Recognizing his potential Commissioner Clarke (Ric Reitz; Willy’s Wonderland, The Last Full Measure) offers him a deal. There’s a private prison on the outskirts of town with a high rate of inmate deaths. If Savage will be his informant he’ll cut him a deal, if not he’s facing ten years for armed robbery. So after a final call to his bedridden daughter, he goes undercover.

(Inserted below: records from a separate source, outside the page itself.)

File: src/socl_pkg.sv
// ============================================================================
// socl_pkg
// Shared widths, command and status codes for the score-ordered candidate list.
// ============================================================================
package socl_pkg;

    localparam int CMD_W      = 2;
    localparam int ID_PORT_W  = 16;
    localparam int SCORE_W    = 32;
    localparam int POS_W      = 6;
    localparam int RND_W      = 16;
    localparam int CNT_PORT_W = 7;
    localparam int STAT_W     = 2;

    typedef logic [CMD_W-1:0]  command_t;
    typedef logic [STAT_W-1:0] status_t;

    localparam command_t CMD_INSERT = 2'd0;
    localparam command_t CMD_READ   = 2'd1;
    localparam command_t CMD_PICK   = 2'd2;
    localparam command_t CMD_CLEAR  = 2'd3;

    localparam status_t ST_OK    = 2'd0;
    localparam status_t ST_EMPTY = 2'd1;
    localparam status_t ST_FULL  = 2'd2;
    localparam status_t ST_RANGE = 2'd3;

endpackage

File: src/socl_cmd_if.sv
// ============================================================================
// socl_cmd_if
// Command channel: valid/ready handshake with the command item fields.
// ============================================================================
interface socl_cmd_if
    import socl_pkg::*;
();
    logic                       valid;
    logic                       ready;
    command_t                   command;
    logic [ID_PORT_W-1:0]       item_id;
    logic signed [SCORE_W-1:0]  score;
    logic [POS_W-1:0]           position;
    logic [RND_W-1:0]           random_value;

    modport source (
        output valid, command, item_id, score, position, random_value,
        input  ready
    );

    modport sink (
        input  valid, command, item_id, score, position, random_value,
        output ready
    );
endinterface

File: src/socl_rsp_if.sv
// ============================================================================
// socl_rsp_if
// Result channel: valid/ready handshake with the result item fields.
// ============================================================================
interface socl_rsp_if
    import socl_pkg::*;
();
    logic                       valid;
    logic                       ready;
    logic [ID_PORT_W-1:0]       read_id;
    logic signed [SCORE_W-1:0]  read_score;
    logic [CNT_PORT_W-1:0]      entry_count;
    logic [ID_PORT_W-1:0]       head_id;
    logic [ID_PORT_W-1:0]       tail_id;
    status_t                    status;

    modport source (
        output valid, read_id, read_score, entry_count, head_id, tail_id, status,
        input  ready
    );

    modport sink (
        input  valid, read_id, read_score, entry_count, head_id, tail_id, status,
        output ready
    );
endinterface

File: src/score_ordered_candidate_list_top.sv
// ============================================================================
// score_ordered_candidate_list_top
// Candidate list kept sorted by signed Q16.16 score, highest first.
// ============================================================================
// Flow: clear, empty, full or range cases go straight to the result; read
//   adds a memory read; pick runs 16 remainder steps first; insert walks
//   from the tail, one entry per cycle, moving entries down (worst: all),
//   bound by the single memory write port; ready only while idle, one item at a time.
// Reset: count cleared at once, list empty; entry memories are not cleared.
// ============================================================================
module score_ordered_candidate_list_top
    import socl_pkg::*;
#(
    parameter int DEPTH   = 64,
    parameter int ID_BITS = 16
) (
    input  logic        clk,
    input  logic        rst_n,
    socl_cmd_if.sink    cmd,
    socl_rsp_if.source  rsp
);

    localparam int AW  = $clog2(DEPTH);
    localparam int CW  = $clog2(DEPTH + 1);
    localparam int IXW = (ID_BITS > ID_PORT_W) ? ID_BITS : ID_PORT_W;
    localparam int EW  = (CW > CNT_PORT_W) ? CW : CNT_PORT_W;
    localparam int PW  = (CW > POS_W) ? CW : POS_W;
    localparam int AXW = (AW > POS_W) ? AW : POS_W;
    localparam int BCW = $clog2(RND_W + 1);

    // Sequencer states
    localparam logic [2:0] S_IDLE   = 3'd0;
    localparam logic [2:0] S_MOD    = 3'd1;  // remainder steps for random pick
    localparam logic [2:0] S_SHIFT  = 3'd2;  // walk from tail, move entries down
    localparam logic [2:0] S_WRNEW  = 3'd3;  // new entry lands at the head
    localparam logic [2:0] S_RDWAIT = 3'd4;  // memory read data arriving
    localparam logic [2:0] S_RESULT = 3'd5;  // hand result to output register

    function automatic logic [ID_PORT_W-1:0] id_to_port(input logic [ID_BITS-1:0] v);
        logic [IXW-1:0] w;
        w = IXW'(v);
        return w[ID_PORT_W-1:0];
    endfunction

    // ------------------------------------------------------------------
    // Entry memories: one write and one registered read per cycle
    // ------------------------------------------------------------------
    logic [ID_BITS-1:0]         id_mem [DEPTH];
    logic signed [SCORE_W-1:0]  score_mem [DEPTH];

    logic                       wr_en;
    logic [AW-1:0]              wr_addr;
    logic [ID_BITS-1:0]         wr_id;
    logic signed [SCORE_W-1:0]  wr_score;
    logic [AW-1:0]              rd_addr;
    logic [ID_BITS-1:0]         rd_id_reg;
    logic signed [SCORE_W-1:0]  rd_score_reg;

    always_ff @(posedge clk)
    begin
        if (wr_en)
        begin
            id_mem[wr_addr]    <= wr_id;
            score_mem[wr_addr] <= wr_score;
        end
        rd_id_reg    <= id_mem[rd_addr];
        rd_score_reg <= score_mem[rd_addr];
    end

    // ------------------------------------------------------------------
    // Control and working registers
    // ------------------------------------------------------------------
    logic [2:0]                 state_reg, state_next;
    logic [CW-1:0]              count_reg, count_next;
    logic [ID_PORT_W-1:0]       head_reg, head_next;
    logic [ID_PORT_W-1:0]       tail_reg, tail_next;
    logic [AW-1:0]              idx_reg, idx_next;
    logic [CW-1:0]              rem_reg, rem_next;
    logic [RND_W-1:0]           rnd_reg, rnd_next;
    logic [BCW-1:0]             bit_cnt_reg, bit_cnt_next;
    logic [ID_BITS-1:0]         new_id_reg, new_id_next;
    logic signed [SCORE_W-1:0]  new_score_reg, new_score_next;
    logic [ID_PORT_W-1:0]       res_id_reg, res_id_next;
    logic signed [SCORE_W-1:0]  res_score_reg, res_score_next;
    status_t                    res_status_reg, res_status_next;

    // Output register
    logic                       out_valid_reg, out_valid_next;
    logic [ID_PORT_W-1:0]       out_id_reg, out_id_next;
    logic signed [SCORE_W-1:0]  out_score_reg, out_score_next;
    logic [CNT_PORT_W-1:0]      out_count_reg, out_count_next;
    logic [ID_PORT_W-1:0]       out_head_reg, out_head_next;
    logic [ID_PORT_W-1:0]       out_tail_reg, out_tail_next;
    status_t                    out_status_reg, out_status_next;

    // Input field views at the stored widths
    logic [IXW-1:0]             in_id_ext;
    logic [ID_BITS-1:0]         in_id;
    logic [AXW-1:0]             pos_ext;
    logic                       pos_out_of_range;
    logic [EW-1:0]              count_ext;

    // Remainder unit: one compare-subtract per cycle
    logic [CW:0]                mod_trial;
    logic [CW:0]                mod_diff;

    // Score comparator
    logic                       stored_greater;

    assign in_id_ext        = IXW'(cmd.item_id);
    assign in_id            = in_id_ext[ID_BITS-1:0];
    assign pos_ext          = AXW'(cmd.position);
    assign pos_out_of_range = PW'(cmd.position) >= PW'(count_reg);
    assign count_ext        = EW'(count_reg);

    assign mod_trial      = {rem_reg, rnd_reg[RND_W-1]};
    assign mod_diff       = mod_trial - {1'b0, count_reg};
    assign stored_greater = rd_score_reg > new_score_reg;

    assign cmd.ready = (state_reg == S_IDLE);

    always_comb
    begin
        state_next      = state_reg;
        count_next      = count_reg;
        head_next       = head_reg;
        tail_next       = tail_reg;
        idx_next        = idx_reg;
        rem_next        = rem_reg;
        rnd_next        = rnd_reg;
        bit_cnt_next    = bit_cnt_reg;
        new_id_next     = new_id_reg;
        new_score_next  = new_score_reg;
        res_id_next     = res_id_reg;
        res_score_next  = res_score_reg;
        res_status_next = res_status_reg;

        out_valid_next  = out_valid_reg;
        out_id_next     = out_id_reg;
        out_score_next  = out_score_reg;
        out_count_next  = out_count_reg;
        out_head_next   = out_head_reg;
        out_tail_next   = out_tail_reg;
        out_status_next = out_status_reg;

        wr_en    = 1'b0;
        wr_addr  = '0;
        wr_id    = '0;
        wr_score = '0;
        rd_addr  = '0;

        if (out_valid_reg && rsp.ready)
        begin
            out_valid_next = 1'b0;
        end

        case (state_reg)
            S_IDLE:
            begin
                if (cmd.valid)
                begin
                    new_id_next     = in_id;
                    new_score_next  = cmd.score;
                    res_id_next     = '0;
                    res_score_next  = '0;
                    res_status_next = ST_OK;
                    state_next      = S_RESULT;
                    case (cmd.command)
                        CMD_INSERT:
                        begin
                            if (count_reg == CW'(DEPTH))
                            begin
                                res_status_next = ST_FULL;
                            end
                            else if (count_reg == '0)
                            begin
                                wr_en      = 1'b1;
                                wr_id      = in_id;
                                wr_score   = cmd.score;
                                head_next  = id_to_port(in_id);
                                tail_next  = id_to_port(in_id);
                                count_next = CW'(1);
                            end
                            else
                            begin
                                // start the walk at the tail entry
                                idx_next   = AW'(count_reg - CW'(1));
                                rd_addr    = AW'(count_reg - CW'(1));
                                state_next = S_SHIFT;
                            end
                        end
                        CMD_CLEAR:
                        begin
                            count_next = '0;
                        end
                        CMD_READ:
                        begin
                            if (count_reg == '0)
                            begin
                                res_status_next = ST_EMPTY;
                            end
                            else if (pos_out_of_range)
                            begin
                                res_status_next = ST_RANGE;
                            end
                            else
                            begin
                                rd_addr    = pos_ext[AW-1:0];
                                state_next = S_RDWAIT;
                            end
                        end
                        default:
                        begin
                            // random pick
                            if (count_reg == '0)
                            begin
                                res_status_next = ST_EMPTY;
                            end
                            else
                            begin
                                rem_next     = '0;
                                rnd_next     = cmd.random_value;
                                bit_cnt_next = BCW'(RND_W);
                                state_next   = S_MOD;
                            end
                        end
                    endcase
                end
            end

            S_MOD:
            begin
                if (bit_cnt_reg == '0)
                begin
                    // remainder is below count, so always a valid index
                    rd_addr    = rem_reg[AW-1:0];
                    state_next = S_RDWAIT;
                end
                else
                begin
                    if (mod_trial >= {1'b0, count_reg})
                    begin
                        rem_next = mod_diff[CW-1:0];
                    end
                    else
                    begin
                        rem_next = mod_trial[CW-1:0];
                    end
                    rnd_next     = {rnd_reg[RND_W-2:0], 1'b0};
                    bit_cnt_next = bit_cnt_reg - BCW'(1);
                end
            end

            S_SHIFT:
            begin
                // rd_*_reg holds entry idx_reg
                wr_en   = 1'b1;
                wr_addr = idx_reg + AW'(1);
                if (stored_greater)
                begin
                    wr_id      = new_id_reg;
                    wr_score   = new_score_reg;
                    if (CW'(idx_reg) + CW'(1) == count_reg)
                    begin
                        tail_next = id_to_port(new_id_reg);
                    end
                    count_next = count_reg + CW'(1);
                    state_next = S_RESULT;
                end
                else
                begin
                    wr_id    = rd_id_reg;
                    wr_score = rd_score_reg;
                    if (idx_reg == '0)
                    begin
                        state_next = S_WRNEW;
                    end
                    else
                    begin
                        idx_next = idx_reg - AW'(1);
                        rd_addr  = idx_reg - AW'(1);
                    end
                end
            end

            S_WRNEW:
            begin
                wr_en      = 1'b1;
                wr_id      = new_id_reg;
                wr_score   = new_score_reg;
                head_next  = id_to_port(new_id_reg);
                count_next = count_reg + CW'(1);
                state_next = S_RESULT;
            end

            S_RDWAIT:
            begin
                res_id_next    = id_to_port(rd_id_reg);
                res_score_next = rd_score_reg;
                state_next     = S_RESULT;
            end

            S_RESULT:
            begin
                if (!out_valid_reg || rsp.ready)
                begin
                    out_valid_next  = 1'b1;
                    out_id_next     = res_id_reg;
                    out_score_next  = res_score_reg;
                    out_count_next  = count_ext[CNT_PORT_W-1:0];
                    out_head_next   = (count_reg == '0) ? '0 : head_reg;
                    out_tail_next   = (count_reg == '0) ? '0 : tail_reg;
                    out_status_next = res_status_reg;
                    state_next      = S_IDLE;
                end
            end

            default:
            begin
                state_next = S_IDLE;
            end
        endcase
    end

    always_ff @(posedge clk or negedge rst_n)
    begin
        if (!rst_n)
        begin
            state_reg     <= S_IDLE;
            count_reg     <= '0;
            out_valid_reg <= 1'b0;
        end
        else
        begin
            state_reg     <= state_next;
            count_reg     <= count_next;
            out_valid_reg <= out_valid_next;
        end
    end

    always_ff @(posedge clk)
    begin
        head_reg       <= head_next;
        tail_reg       <= tail_next;
        idx_reg        <= idx_next;
        rem_reg        <= rem_next;
        rnd_reg        <= rnd_next;
        bit_cnt_reg    <= bit_cnt_next;
        new_id_reg     <= new_id_next;
        new_score_reg  <= new_score_next;
        res_id_reg     <= res_id_next;
        res_score_reg  <= res_score_next;
        res_status_reg <= res_status_next;
        out_id_reg     <= out_id_next;
        out_score_reg  <= out_score_next;
        out_count_reg  <= out_count_next;
        out_head_reg   <= out_head_next;
        out_tail_reg   <= out_tail_next;
        out_status_reg <= out_status_next;
    end

    assign rsp.valid       = out_valid_reg;
    assign rsp.read_id     = out_id_reg;
    assign rsp.read_score  = out_score_reg;
    assign rsp.entry_count = out_count_reg;
    assign rsp.head_id     = out_head_reg;
    assign rsp.tail_id     = out_tail_reg;
    assign rsp.status      = out_status_reg;

    // ------------------------------------------------------------------
    // Assertions
    // ------------------------------------------------------------------
    a_count_bound: assert property (@(posedge clk) disable iff (!rst_n)
        count_reg <= CW'(DEPTH))
        else $error("entry count above depth");

    a_walk_in_list: assert property (@(posedge clk) disable iff (!rst_n)
        (state_reg == S_SHIFT) |-> (CW'(idx_reg) < count_reg))
        else $error("insert walk outside the list");

    a_write_bound: assert property (@(posedge clk) disable iff (!rst_n)
        wr_en |-> ((CW + 1)'(wr_addr) <= (CW + 1)'(count_reg)))
        else $error("entry write beyond new tail");

    a_clear_empties: assert property (@(posedge clk) disable iff (!rst_n)
        (cmd.valid && cmd.ready && cmd.command == CMD_CLEAR) |=> (count_reg == '0))
        else $error("clear left entries");

    a_result_waits: assert property (@(posedge clk) disable iff (!rst_n)
        (state_reg == S_RESULT && out_valid_reg && !rsp.ready) |=> (state_reg == S_RESULT))
        else $error("result overwrote an untaken item");

endmodule

File: src/flat_wrapper.sv
// flat-port wrapper written by rule: the top's interface ports become plain ports
module score_ordered_candidate_list_top_flat import socl_pkg::*;
#(
    parameter int DEPTH   = 64,
    parameter int ID_BITS = 16
)
  (clk, rst_n, cmd_valid, cmd_command, cmd_item_id, cmd_score, cmd_position, cmd_random_value, cmd_ready, rsp_valid, rsp_read_id, rsp_read_score, rsp_entry_count, rsp_head_id, rsp_tail_id, rsp_status, rsp_ready);
  socl_cmd_if cmd_i ();
  socl_rsp_if rsp_i ();
  input  logic clk;
  input  logic rst_n;
  input wire logic [$bits(cmd_i.valid)-1:0] cmd_valid;
  input wire logic [$bits(cmd_i.command)-1:0] cmd_command;
  input wire logic [$bits(cmd_i.item_id)-1:0] cmd_item_id;
  input wire logic [$bits(cmd_i.score)-1:0] cmd_score;
  input wire logic [$bits(cmd_i.position)-1:0] cmd_position;
  input wire logic [$bits(cmd_i.random_value)-1:0] cmd_random_value;
  output wire logic [$bits(cmd_i.ready)-1:0] cmd_ready;
  output wire logic [$bits(rsp_i.valid)-1:0] rsp_valid;
  output wire logic [$bits(rsp_i.read_id)-1:0] rsp_read_id;
  output wire logic [$bits(rsp_i.read_score)-1:0] rsp_read_score;
  output wire logic [$bits(rsp_i.entry_count)-1:0] rsp_entry_count;
  output wire logic [$bits(rsp_i.head_id)-1:0] rsp_head_id;
  output wire logic [$bits(rsp_i.tail_id)-1:0] rsp_tail_id;
  output wire logic [$bits(rsp_i.status)-1:0] rsp_status;
  input wire logic [$bits(rsp_i.ready)-1:0] rsp_ready;
  assign cmd_i.valid = cmd_valid;
  assign cmd_i.command = cmd_command;
  assign cmd_i.item_id = cmd_item_id;
  assign cmd_i.score = cmd_score;
  assign cmd_i.position = cmd_position;
  assign cmd_i.random_value = cmd_random_value;
  assign cmd_ready = cmd_i.ready;
  assign rsp_valid = rsp_i.valid;
  assign rsp_read_id = rsp_i.read_id;
  assign rsp_read_score = rsp_i.read_score;
  assign rsp_entry_count = rsp_i.entry_count;
  assign rsp_head_id = rsp_i.head_id;
  assign rsp_tail_id = rsp_i.tail_id;
  assign rsp_status = rsp_i.status;
  assign rsp_i.ready = rsp_ready;
  score_ordered_candidate_list_top #(.DEPTH(DEPTH), .ID_BITS(ID_BITS)) u_core (.clk(clk), .rst_n(rst_n), .cmd(cmd_i), .rsp(rsp_i));
endmodule
File: config.mk
export PLATFORM = sky130hd
export DESIGN_NAME = score_ordered_candidate_list_top_flat
export DESIGN_NICKNAME = d
export VERILOG_FILES = /design/src/socl_pkg.sv /design/src/socl_cmd_if.sv /design/src/socl_rsp_if.sv /design/src/score_ordered_candidate_list_top.sv /design/src/flat_wrapper.sv
export SDC_FILE = /design/constraint.sdc
export NUM_CORES = 2
export LEC_CHECK = 0
export BUFFER_PORTS_ARGS = -buffer_cell sky130_fd_sc_hd__buf_4
export CORE_AREA = 2 2 577 579
export DETAILED_ROUTE_END_ITERATION = 8
export DIE_AREA = 0 0 579 581
export PLACE_DENSITY = 0.64
export SLEW_MARGIN = 20
export SYNTH_ARGS = -nofsm -noshare
export SYNTH_HDL_FRONTEND = slang
export SYNTH_SLANG_ARGS = --single-unit
File: constraint.sdc
create_clock -name clk -period 5.6 [get_ports clk]
set_input_delay 1.12 -clock clk [delete_from_list [all_inputs] [get_ports clk]]
set_output_delay 1.12 -clock clk [all_outputs]
set_load 0.01 [all_outputs]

Writer/director Dallas Jackson (Welcome to Sudden Death, Thriller) lays the prison film cliches on fast and furious in the opening act. Killian (Hawk Walts; Witch Hunt, Death Factory) the brutal head guard, Bones (Terrence Howard; Empire, Sabotage) the lifer who teaches Savage how to refine his fighting and his thinking, gangs, the threat of prison rape, and of course the corrupt as fuck Warden Lucas (Jeremy Piven; Sin City: A Dame to Kill For, The Kingdom) who’s pitting the inmates against each other in fights to the death.
The System is just the latest in a long line of similar films. Van Damme starred in a pair of them, Death Warrant and In Hell and there are the Penitentiary and Undisputed franchises to name a few. Unfortunately, the script doesn’t have anything to set the film apart from all the others, to the contrary it borrows scenes like JCVD using a mop and bucket to ward off multiple attackers in Death Warrant.

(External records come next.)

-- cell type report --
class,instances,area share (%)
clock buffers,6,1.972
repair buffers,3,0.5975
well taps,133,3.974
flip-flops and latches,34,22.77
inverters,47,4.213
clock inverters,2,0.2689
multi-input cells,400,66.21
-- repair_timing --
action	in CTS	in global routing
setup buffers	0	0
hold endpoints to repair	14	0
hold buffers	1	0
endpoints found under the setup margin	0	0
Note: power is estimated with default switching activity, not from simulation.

Went it comes to the actual fighting it’s really hard for anyone to compete with the teaming of Scott Adkins and director Isaac Florentine in Undisputed 2 and 3 or Tony Jaa in Kill Zone 2. Gibson gives it his best but while he’s certainly big and imposing he really doesn’t have a lot of impressive moves. When it comes to fighting for the camera he’s actually upstaged by Marrese Crump (Jiu Jitsu, Wrong Side of Town) who plays Freeway the leader of the Black Mafia.
The end result is the matches in The System don’t have the moves and style to impress the viewer with flashy moves and choreography. They also aren’t nasty and bloody enough to be memorably brutal. They’re not boring, they’re just not memorable.
When it comes to what’s actively bad about The System there’s the final act twists that pretty much the entire audience will be expecting. It’s actually rather insulting that Jackson thought these would be a surprise. We’re also cheated of the fight we want to see, Savage vs Killian.
Worst of all though is the prison itself. Rather than using a decommissioned prison like many other films, The System looks like it was shot in an old high school, there are no barred cells, just rooms whose doors have big glass windows. When Savage gets put in “the hole” even that has a door with windows.
Weighing it all out, The System has enough competently staged fights to put it ahead of a lot of lower-budgeted action films. And if that’s all you’re looking for and can tune out the film’s issues, this should keep you satisfied.
*** 3/5
The Avenue released The System to theaters on October 28th and to Digital and VOD platforms on November 4th. The Blu-ray will be available on January 3rd.